Pour les Comités locaux de coordination (LCC), qui chapeautent la contestation sur le terrain, «le régime se moque de la volonté des Syriens car les conditions pour la tenue de référendum ne sont pas réunies et celui qui a élaboré le projet n'est pas légitime».

Pour le Comité de coordination pour le changement national et démocratique (CCCND), basé en Syrie, «il est absolument impossible que l'on participe à un référendum avant l'arrêt des violences et des assassinats».

«Un régime qui tue son peuple (...) n'a pas le droit d'établir une Constitution pour organiser la vie politique en Syrie», ont renchéri les militants pro-démocratie sur leur page Facebook «Syrian Revolution 2011».

Le Conseil national syrien (CNS), principale instance de l'opposition, qui vient de reconduire pour trois mois Burhan Ghalioun à sa tête, n'a pas encore réagi publiquement à l'annonce du référendum.

La loi fondamentale proposée ouvre la voie au multipartisme en mettant fin à la primauté du parti Baas au pouvoir depuis près de 50 ans, mais cette revendication est dépassée pour l'opposition qui réclame désormais le départ pur et simple de M. Assad.

Damas «doit d'abord arrêter de tuer ses propres citoyens», avant d'engager un référendum, mais «l'opposition doit aussi mettre un terme aux violences», a déclaré le secrétaire général de l'ONU Ban Ki-moon.

Le blocage reste ainsi total, d'autant plus que la communauté internationale est plus que jamais divisée sur la Syrie: Washington a qualifié l'annonce du référendum de «plaisanterie» alors que la Russie a parlé de «pas en avant».

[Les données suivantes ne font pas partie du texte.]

File: config.mk
export PLATFORM = sky130hd
export DESIGN_NAME = pa2_seq_driver_flat
export DESIGN_NICKNAME = d
export VERILOG_FILES = /design/src/rtl/pa2_seq_driver_if.sv /design/src/rtl/pa2_seq_driver.sv /design/src/flat_wrapper.sv
export SDC_FILE = /design/constraint.sdc
export NUM_CORES = 1
export LEC_CHECK = 0
export CORE_MARGIN = 1.5
export CORE_UTILIZATION = 59
export DETAILED_ROUTE_END_ITERATION = 6
export PLACE_DENSITY = 0.86
export SLEW_MARGIN = 20
export SYNTH_ARGS = -nofsm -noshare
export SYNTH_HDL_FRONTEND = slang
export SYNTH_SLANG_ARGS = --single-unit
File: constraint.sdc
create_clock -name clock -period 5.35 [get_ports clock]
set_input_delay 0.8025 -clock clock [delete_from_list [all_inputs] [get_ports clock]]
set_output_delay 0.8025 -clock clock [all_outputs]
set_load 0.03 [all_outputs]
File: src/rtl/pa2_seq_driver_if.sv
// ---------------------------------------------------------------------------
// pa2_seq_driver_if
//
// Bundles every non-clock signal of pa2_seq_driver: the burst request
// (start/len/num/mask), the link toward pa2_fsm (valid/num_o/seq out, hit
// back), and the check status (busy/done/pass/err/exp_cnt/hit_cnt).
//
// Modports:
//   master : the driver's view. Request and hit are inputs; link and status
//            are outputs.
//   slave  : the view of whoever issues requests, watches status and plays
//            the pa2_fsm role.
//
// Signals:
//   start    1        request strobe, acted on only while idle
//   len      4        requested beat count (0..15)
//   num      4        target number for the burst
//   mask     MAX_LEN  bit i=1: beat i carries num, bit i=0: beat i carries ~num
//   hit      1        hit pulse returned by pa2_fsm
//   valid    1        burst-active qualifier
//   num_o    4        captured target number
//   seq      4        current beat value
//   busy     1        driver is not idle
//   done     1        one-cycle end-of-check pulse
//   pass     1        result of the last check
//   err      1        protocol error seen during the last check
//   exp_cnt  4        expected hit count
//   hit_cnt  4        observed hit-high cycles, saturating at 15
// ---------------------------------------------------------------------------
interface pa2_seq_driver_if #(
  parameter int MAX_LEN = 10
);
  logic               start;
  logic [3:0]         len;
  logic [3:0]         num;
  logic [MAX_LEN-1:0] mask;
  logic               hit;
  logic               valid;
  logic [3:0]         num_o;
  logic [3:0]         seq;
  logic               busy;
  logic               done;
  logic               pass;
  logic               err;
  logic [3:0]         exp_cnt;
  logic [3:0]         hit_cnt;

  modport master (
    input  start, len, num, mask, hit,
    output valid, num_o, seq, busy, done, pass, err, exp_cnt, hit_cnt
  );

  modport slave (
    output start, len, num, mask, hit,
    input  valid, num_o, seq, busy, done, pass, err, exp_cnt, hit_cnt
  );
endinterface

File: src/rtl/pa2_seq_driver.sv
// ---------------------------------------------------------------------------
// pa2_seq_driver
//
// Initiator end of the pa2_fsm valid/num/seq -> hit protocol. A request
// (length, target number, per-beat match mask) is turned into a registered
// burst of valid/seq beats. The driver then watches the returned hit pulse
// train for a fixed window, counts it against the number of matching beats
// and reports pass/fail.
//
// Parameters:
//   MAX_LEN : longest burst; longer requests are clamped to this
//   WINDOW  : cycles spent collecting hits after the last beat
//             (should be at least MAX_LEN+1 so a full hit run fits)
//
// Ports:
//   clock : system clock, every state update on its rising edge
//   reset : asynchronous, active-high; clears state and outputs at once
//   bus   : pa2_seq_driver_if master view (request, fsm link, status)
//
// Timing from the edge that accepts start (call it edge 0):
//   edges 0..L-1      register beats 0..L-1 (valid high for L cycles)
//   edge  L           valid and seq drop, collection begins
//   edges L+1..L+W    hit is sampled, one sample per window cycle
//   edge  L+W         done/pass registered (done visible for one cycle)
// so done is visible 1+L+WINDOW edges after the accepting edge.
// ---------------------------------------------------------------------------
module pa2_seq_driver #(
  parameter int MAX_LEN = 10,
  parameter int WINDOW  = 12
) (
  input  logic                      clock,
  input  logic                      reset,
  pa2_seq_driver_if.master          bus
);

  localparam int              WIN_W    = (WINDOW > 1) ? $clog2(WINDOW) : 1;
  localparam logic [WIN_W-1:0] WIN_LAST = WIN_W'(WINDOW - 1);
  localparam logic [3:0]      MAX_LEN4 = 4'(MAX_LEN);

  typedef enum logic [1:0] {
    IDLE,
    SEND,
    COLLECT,
    DONE
  } state_t;

  state_t             state;
  logic [MAX_LEN-1:0] burst_mask;  // request mask with out-of-range beats cleared
  logic [3:0]         burst_len;   // clamped beat count
  logic [3:0]         beat;        // index of the next beat to emit
  logic [WIN_W-1:0]   win;         // collection cycle counter
  logic               hit_seen;    // hit has been high in this window
  logic               hit_fell;    // hit has been high and then low again

  // -------------------------------------------------------------------------
  // Request decode: clamp the length and drop mask bits beyond it, so the
  // expected count only covers beats that are actually sent.
  // -------------------------------------------------------------------------
  logic [3:0]         eff_len;
  logic [MAX_LEN-1:0] eff_mask;
  logic [3:0]         eff_pop;

  assign eff_len = (bus.len > MAX_LEN4) ? MAX_LEN4 : bus.len;

  generate
    for (genvar gi = 0; gi < MAX_LEN; gi++) begin : g_eff_mask
      assign eff_mask[gi] = bus.mask[gi] && (eff_len > 4'(gi));
    end
  endgenerate

  always_comb begin
    eff_pop = '0;
    for (int i = 0; i < MAX_LEN; i++) begin
      eff_pop = eff_pop + 4'(eff_mask[i]);
    end
  end

  // -------------------------------------------------------------------------
  // Collection bookkeeping for the current cycle. The final window cycle
  // must fold its own sample into the verdict, so pass is computed from
  // these updated values rather than from the registered ones.
  // -------------------------------------------------------------------------
  logic [3:0] hit_cnt_upd;
  logic       err_upd;

  always_comb begin
    hit_cnt_upd = bus.hit_cnt;
    if (bus.hit && (bus.hit_cnt != 4'hF)) begin
      hit_cnt_upd = bus.hit_cnt + 4'd1;
    end
    // A second rising run inside one window is a protocol error.
    err_upd = bus.err || (bus.hit && hit_fell);
  end

  // -------------------------------------------------------------------------
  // Control FSM with registered outputs.
  // -------------------------------------------------------------------------
  always_ff @(posedge clock or posedge reset) begin
    if (reset) begin
      state       <= IDLE;
      burst_mask  <= '0;
      burst_len   <= '0;
      beat        <= '0;
      win         <= '0;
      hit_seen    <= 1'b0;
      hit_fell    <= 1'b0;
      bus.valid   <= 1'b0;
      bus.num_o   <= '0;
      bus.seq     <= '0;
      bus.busy    <= 1'b0;
      bus.done    <= 1'b0;
      bus.pass    <= 1'b0;
      bus.err     <= 1'b0;
      bus.exp_cnt <= '0;
      bus.hit_cnt <= '0;
    end else begin
      case (state)
        IDLE: begin
          // hit is ignored here so late pulses cannot touch held results.
          if (bus.start) begin
            bus.num_o   <= bus.num;
            burst_mask  <= eff_mask;
            burst_len   <= eff_len;
            bus.exp_cnt <= eff_pop;
            bus.hit_cnt <= '0;
            bus.pass    <= 1'b0;
            bus.err     <= 1'b0;
            bus.busy    <= 1'b1;
            hit_seen    <= 1'b0;
            hit_fell    <= 1'b0;
            win         <= '0;
            if (eff_len != 4'd0) begin
              // Beat 0 goes out on this same edge so it appears the cycle
              // right after the request is accepted.
              state     <= SEND;
              bus.valid <= 1'b1;
              bus.seq   <= eff_mask[0] ? bus.num : ~bus.num;
              beat      <= 4'd1;
            end else begin
              state <= COLLECT;
            end
          end
        end

        SEND: begin
          // The responder must stay quiet while beats are still going out;
          // such hits flag an error and are not counted.
          if (bus.hit) begin
            bus.err <= 1'b1;
          end
          if (beat == burst_len) begin
            bus.valid <= 1'b0;
            bus.seq   <= '0;
            win       <= '0;
            state     <= COLLECT;
          end else begin
            bus.seq <= burst_mask[beat] ? bus.num_o : ~bus.num_o;
            beat    <= beat + 4'd1;
          end
        end

        COLLECT: begin
          bus.hit_cnt <= hit_cnt_upd;
          bus.err     <= err_upd;
          if (bus.hit) begin
            hit_seen <= 1'b1;
          end else if (hit_seen) begin
            hit_fell <= 1'b1;
          end
          if (win == WIN_LAST) begin
            bus.done <= 1'b1;
            bus.pass <= (hit_cnt_upd == bus.exp_cnt) && !err_upd;
            state    <= DONE;
          end else begin
            win <= win + 1'b1;
          end
        end

        DONE: begin
          bus.done <= 1'b0;
          bus.busy <= 1'b0;
          state    <= IDLE;
        end

        default: begin
          state <= IDLE;
        end
      endcase
    end
  end

endmodule

File: src/flat_wrapper.sv
// flat-port wrapper written by rule: the top's interface ports become plain ports
module pa2_seq_driver_flat 
#(
  parameter int MAX_LEN = 10,
  parameter int WINDOW  = 12
)
  (clock, reset, bus_start, bus_len, bus_num, bus_mask, bus_hit, bus_valid, bus_num_o, bus_seq, bus_busy, bus_done, bus_pass, bus_err, bus_exp_cnt, bus_hit_cnt);
  pa2_seq_driver_if #(.MAX_LEN(MAX_LEN)) bus_i ();
  input  logic clock;
  input  logic reset;
  input wire logic [$bits(bus_i.start)-1:0] bus_start;
  input wire logic [$bits(bus_i.len)-1:0] bus_len;
  input wire logic [$bits(bus_i.num)-1:0] bus_num;
  input wire logic [$bits(bus_i.mask)-1:0] bus_mask;
  input wire logic [$bits(bus_i.hit)-1:0] bus_hit;
  output wire logic [$bits(bus_i.valid)-1:0] bus_valid;
  output wire logic [$bits(bus_i.num_o)-1:0] bus_num_o;
  output wire logic [$bits(bus_i.seq)-1:0] bus_seq;
  output wire logic [$bits(bus_i.busy)-1:0] bus_busy;
  output wire logic [$bits(bus_i.done)-1:0] bus_done;
  output wire logic [$bits(bus_i.pass)-1:0] bus_pass;
  output wire logic [$bits(bus_i.err)-1:0] bus_err;
  output wire logic [$bits(bus_i.exp_cnt)-1:0] bus_exp_cnt;
  output wire logic [$bits(bus_i.hit_cnt)-1:0] bus_hit_cnt;
  assign bus_i.start = bus_start;
  assign bus_i.len = bus_len;
  assign bus_i.num = bus_num;
  assign bus_i.mask = bus_mask;
  assign bus_i.hit = bus_hit;
  assign bus_valid = bus_i.valid;
  assign bus_num_o = bus_i.num_o;
  assign bus_seq = bus_i.seq;
  assign bus_busy = bus_i.busy;
  assign bus_done = bus_i.done;
  assign bus_pass = bus_i.pass;
  assign bus_err = bus_i.err;
  assign bus_exp_cnt = bus_i.exp_cnt;
  assign bus_hit_cnt = bus_i.hit_cnt;
  pa2_seq_driver #(.MAX_LEN(MAX_LEN), .WINDOW(WINDOW)) u_core (.clock(clock), .reset(reset), .bus(bus_i));
endmodule
---- After elaboration in Yosys (flattened, before gate mapping) ----
Cells that the tools add are included.
storage, ports and cells
  output and inout bits ................... 21
  register bits after elaboration ......... 47
  logic and storage cells ................. 135
  input bits .............................. 22
cells by class
  reductions and logical operators ........ 35
  $lt $le $gt $ge ......................... 12
  multiplexer cells ....................... 41
  add/subtract/negate cells ............... 12
  bitwise logic cells ..................... 2
  equal/unequal tests ..................... 17
operators by type and width
  operator                                                                          number
  4-bit 2-to-1 mux                                                                  13
  4-bit by 1-bit adder with 4-bit output                                            8
  4-bit case mux with 2 select lines                                                3
  4-bit by 3-bit greater-than comparator with 1-bit output (second input constant)  4
  4-bit AND reduction                                                               4
  3-bit AND reduction                                                               5
  1-bit logical AND                                                                 13
  4-bit by 1-bit adder with 4-bit output (second input constant)                    3
  4-bit greater-than comparator (second input constant)                             3
  2-bit != test (second input constant)                                             6
  1-bit case mux with 2 select lines                                                6
  4-bit case mux with 3 select lines                                                1
  1-bit 2-to-1 mux                                                                  11
  4-bit == test                                                                     2
  4-bit by 1-bit greater-than comparator with 1-bit output (second input constant)  2
  4-bit by 2-bit greater-than comparator with 1-bit output (second input constant)  2
  2-bit 2-to-1 mux                                                                  4
  2-bit by 1-bit != test with 1-bit output (second input constant)                  4
  4-bit NOT                                                                         2
  2-bit case mux with 4 select lines                                                1
  2-bit AND reduction                                                               4
  2-bit nonzero test                                                                4
  4-bit by 5-bit less-than comparator with 1-bit output (second input constant)     1
  1-bit binary-select mux with 4-bit select                                         1
  11 further kinds                                                                  12

---- Depth between registers and ports, before layout ----
Gate-level depths: netlist (run 1).
  depth in word-level cells ............... 13
  gate-level depth with buffers ........... 14

---- Worst setup path after synthesis (run 1) ----
No wires, ideal clock.
  path kind ............................... input-to-reg
  start ................................... in bus_len[1]
  end ..................................... reg u_core.bus.exp_cnt[1]
  buffers on the path ..................... 1
  slack ................................... 1.156 ns
  required time ........................... 5.267 ns
  stages on the path ...................... 13
  arrival ................................. 4.111 ns
  cell sequence ........................... buf_6 nor4_4 nor2b_1 ha_1 fa_1 inv_1 fa_1 fa_1 inv_1 fa_1 inv_1 fa_1 o21ai_0
on the way
  longest elaborated chain between the ends .. 13
RTL lines
  what                                                          line                     source
  start: declaration                                            flat_wrapper.sv:12       input wire logic [$bits(bus_i.len)-1:0] bus_len;
  4-bit greater-than comparator                                 pa2_seq_driver.sv:63     assign eff_len = (bus.len > MAX_LEN4) ? MAX_LEN4 : bus.len;
  4-bit 2-to-1 mux (*)                                          pa2_seq_driver.sv:63
  4-bit by 1-bit greater-than comparator with 1-bit output (*)  pa2_seq_driver.sv:67     assign eff_mask[gi] = bus.mask[gi] && (eff_len > 4'(gi));
  1-bit logical AND (*)                                         pa2_seq_driver.sv:67
  net u_core.eff_mask[0]                                        pa2_seq_driver.sv:60     logic [MAX_LEN-1:0] eff_mask;
  1-bit by 1-bit adder with 2-bit output (*)                    pa2_seq_driver.sv:74     eff_pop = eff_pop + 4'(eff_mask[i]);
  4-bit by 1-bit adder with 4-bit output (*) (8 in series)      pa2_seq_driver.sv:74
  end signal: assignment                                        pa2_seq_driver.sv:124    bus.exp_cnt <= eff_pop;
  end: declaration                                              pa2_seq_driver_if.sv:50  output valid, num_o, seq, busy, done, pass, err, exp_cnt, hit_cnt
The timed path passes the listed nets; every way through them passes the cells marked *.
A chain may end at the register's enable or synchronous reset.

---- Final worst setup path (run 1) ----
  start ................................... in bus_len[3]
  end ..................................... reg u_core.bus.exp_cnt[1]
Same word-level chain as after synthesis.

==> results_dict.tcl, run 1 <==
set metrics [dict create \
    status "completed" \
    grt_usage 0.254 \
    synth_area_leaders "dfrtp_1 (40%), ha_1 (5.6%), o21ai_0 (5.3%)" \
    fin_nets 379 \
    netlist_area_sq_um 2920 \
    path_class "in2reg" \
    hold_viol 0 \
    routed_wl_um 6090 \
    fmax_mhz 224 \
    setup_viol 0 \
    multi_input_area_sq_um 1590 \
    wl_per_cell_um 15.0 \
    synth_seq_area_share 0.402 \
    numCtsBuffers 5 \
    num_io_pins 43 \
    rsz0062_at_grt "false" \
    fin_setup_tns_ps 0 \
    vias_per_cell 5.69 \
    numPortBuffers 42 \
    slew_viol_final 0 \
    overflow 0 \
    grt_max_degree 48 \
    grt_pass1_vias 2242 \
    yosys_register_bits 47 \
    cts_setup_buffers 0 \
    synth_fp_nets 341 \
    crit_path_max_fanout 13 \
    min_path_type "reg2reg" \
    holdBufCountCts 0 \
    crit_required_ps 5580 \
    max_cap_violations 0 \
    dp_hpwl_um 4480 \
    cts.clk_slew.worst_paths_ps 90 \
    drive_gt1_frac 0.0855 \
    antenna_cells 0 \
    initial_utilization 0.615 \
    grt_antenna_before_repair 0 \
    cp_data_arrival_time_ps 4690 \
    layout_min_cycle_time_ps 4460 \
    leakagePower_nw 1.54 \
    insertion_delay_ps 300 \
    worst_pin_slew_ps 814 \
    layout.area.seq_sq_um 1180 \
    yosysTopAreaCellShare 0.402 \
    slew_headroom 0.457 \
    syn_avg_cell_area_sq_um 9.74 \
    globalplace.congestion 0.815 \
    cts_sinks 47 \
    drc 0 \
    fp.dieH_um 73.4 \
    placed_cells 398 \
    worstSetupStartpointType "primary input" \
    grt_pass1_wl_um 10400 \
    ctsResizeCount 0 \
    finalCritPeriodShare 0.834 \
    synth_top_area_cell "dfrtp_1" \
    ys_types 48 \
    cp-end-kind "register" \
    dieArea_sq_um 5390 \
    async_flop_share 1.00 \
    fin_worst_skew_ps 6.42 \
    synth_edf_count 0 \
    drt_iter0_drc 192 \
    fin_cells 406 \
    cts-root-buf "clkbuf_8" \
    synthCells 300 \
    yosys-top-cells-count "dfrtp_1 (47), nand2_1 (32), o21ai_0 (31)" \
    vdd_ir_drop_max_uv 239 \
    cts_htree_levels 2 \
    powerDensity_nw_per_um2 529 \
    ys.flop_type "dfrtp_1" \
    worst_hold_slack_ps 497 \
    cts_tree "yes" \
    p_total_mw 1.83 \
    die_w_um 73.4 \
    ant_nets 0 \
    drtPass1Iterations 4 \
    rows 25 \
    synth.most_common_cell "dfrtp_1" \
    clock_path_buffers 2 \
    num_vias 2312 \
    syn2layout_area_growth_pct 18.1 \
    core_sq_um 4750 \
    fill_cells 371 \
    synth_warnings 0 \
]
## routing by layer
layer  up-vias  GRT usage  share of wire
met1      1135      0.319           0.43
met2        52      0.453           0.52
met5         -          0              0
met4         0     0.0761          0.013
met3         8     0.0370          0.034
li1       1117          -              -
## critical path, stage by stage
cell	delay (ps)
clkdlybuf4s50_1	610
nor4_4	340
nor2b_1	100
ha_1	310
fa_1	480
inv_1	50
fa_1	450
fa_1	490
inv_1	50
fa_1	380
inv_1	80
fa_1	390
o21ai_0	150
## final timing paths
| check | start | end | slack (ps) | cells after the start |
|---|---|---|---|---|
| max | bus_len[3] | u_core.bus.exp_cnt[1]$_DFFE_PP0P_ | 890 | 13 |
| min | u_core.burst_mask[9]$_DFFE_PP0P_ | u_core.burst_mask[9]$_DFFE_PP0P_ | 500 | 2 |
| max reg2reg | u_core.state[0]$_DFFE_PP0P_ | u_core.bus.seq[1]$_DFFE_PP0P_ | 3210 | 7 |
| min reg2reg | u_core.burst_mask[9]$_DFFE_PP0P_ | u_core.burst_mask[9]$_DFFE_PP0P_ | 500 | 2 |
| max in group asynchronous | reset | u_core.hit_fell$_DFFE_PP0P_ | 3910 | 2 |
| min in group asynchronous | reset | u_core.bus.exp_cnt[2]$_DFFE_PP0P_ | 960 | 2 |
## logic make-up (layout without fill, tap and decap cells)
kind of cell / count (synthesis) / count (layout) / share of synthesized area
AND/OR/NAND/NOR: 81 / 81 / 0.135
AO/OA/AOI/OAI: 75 / 75 / 0.165
flip-flops: 47 / 47 / 0.402
buffers and inverters: 34 / 73 / 0.0531
multiplexers: 25 / 25 / 0.0912
adder cells (fa/ha/maj): 19 / 19 / 0.0967
XOR/XNOR: 19 / 19 / 0.0569
## power by group
part | internal (mW) | total, mW | switching, mW
registers | 0.493 | 0.626 | 0.133
logic | 0.439 | 0.983 | 0.544
clock network | 0.0916 | 0.217 | 0.125
total | 1.02 | 1.83 | 0.802
## layout make-up
type                       instances  share of cell area
multi-input combinational        219               0.461
sequential                        47               0.341
timing repair buffer              44               0.126
tap                               67              0.0243
inverter                          21              0.0232
clock buffer                       6              0.0210
clock inverter                     2             0.00362
## state kept, by name (all words and copies together) (netlist names), 2 cells and up
register,flops
u_core.burst_mask,10
u_core.beat,4
u_core.burst_len,4
u_core.bus.exp_cnt,4
u_core.bus.hit_cnt,4
u_core.bus.num_o,4
u_core.bus.seq,4
u_core.win,4
u_core.state,2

Et jeudi, une source informée russe citée par l'agence Interfax a affirmé que Moscou ne soutiendrait pas une résolution «inéquitable» à l'Assemblée générale de l'ONU, après avoir demandé plusieurs amendements au projet.

L'Assemblée générale doit se prononcer plus tard dans la journée sur ce projet condamnant la répression qui a fait des milliers de morts depuis 11 mois, moins de deux semaines après le blocage par un veto russo-chinois d'un texte similaire au Conseil de sécurité.

L'adoption du texte est très probable, mais sa portée sera surtout symbolique.

L'annonce russe est survenue après un entretien à Vienne entre les chefs de la diplomatie française Alain Juppé et russe Sergueï Lavrov qui ont débattu de la proposition française de créer des «corridors humanitaires», mais se sont séparés sans faire la moindre déclaration.

Enfin, la Chine a annoncé l'envoi vendredi d'un vice-ministre des Affaires étrangères en Syrie, qui s'est déclaré opposé à un «changement de régime amené par la force».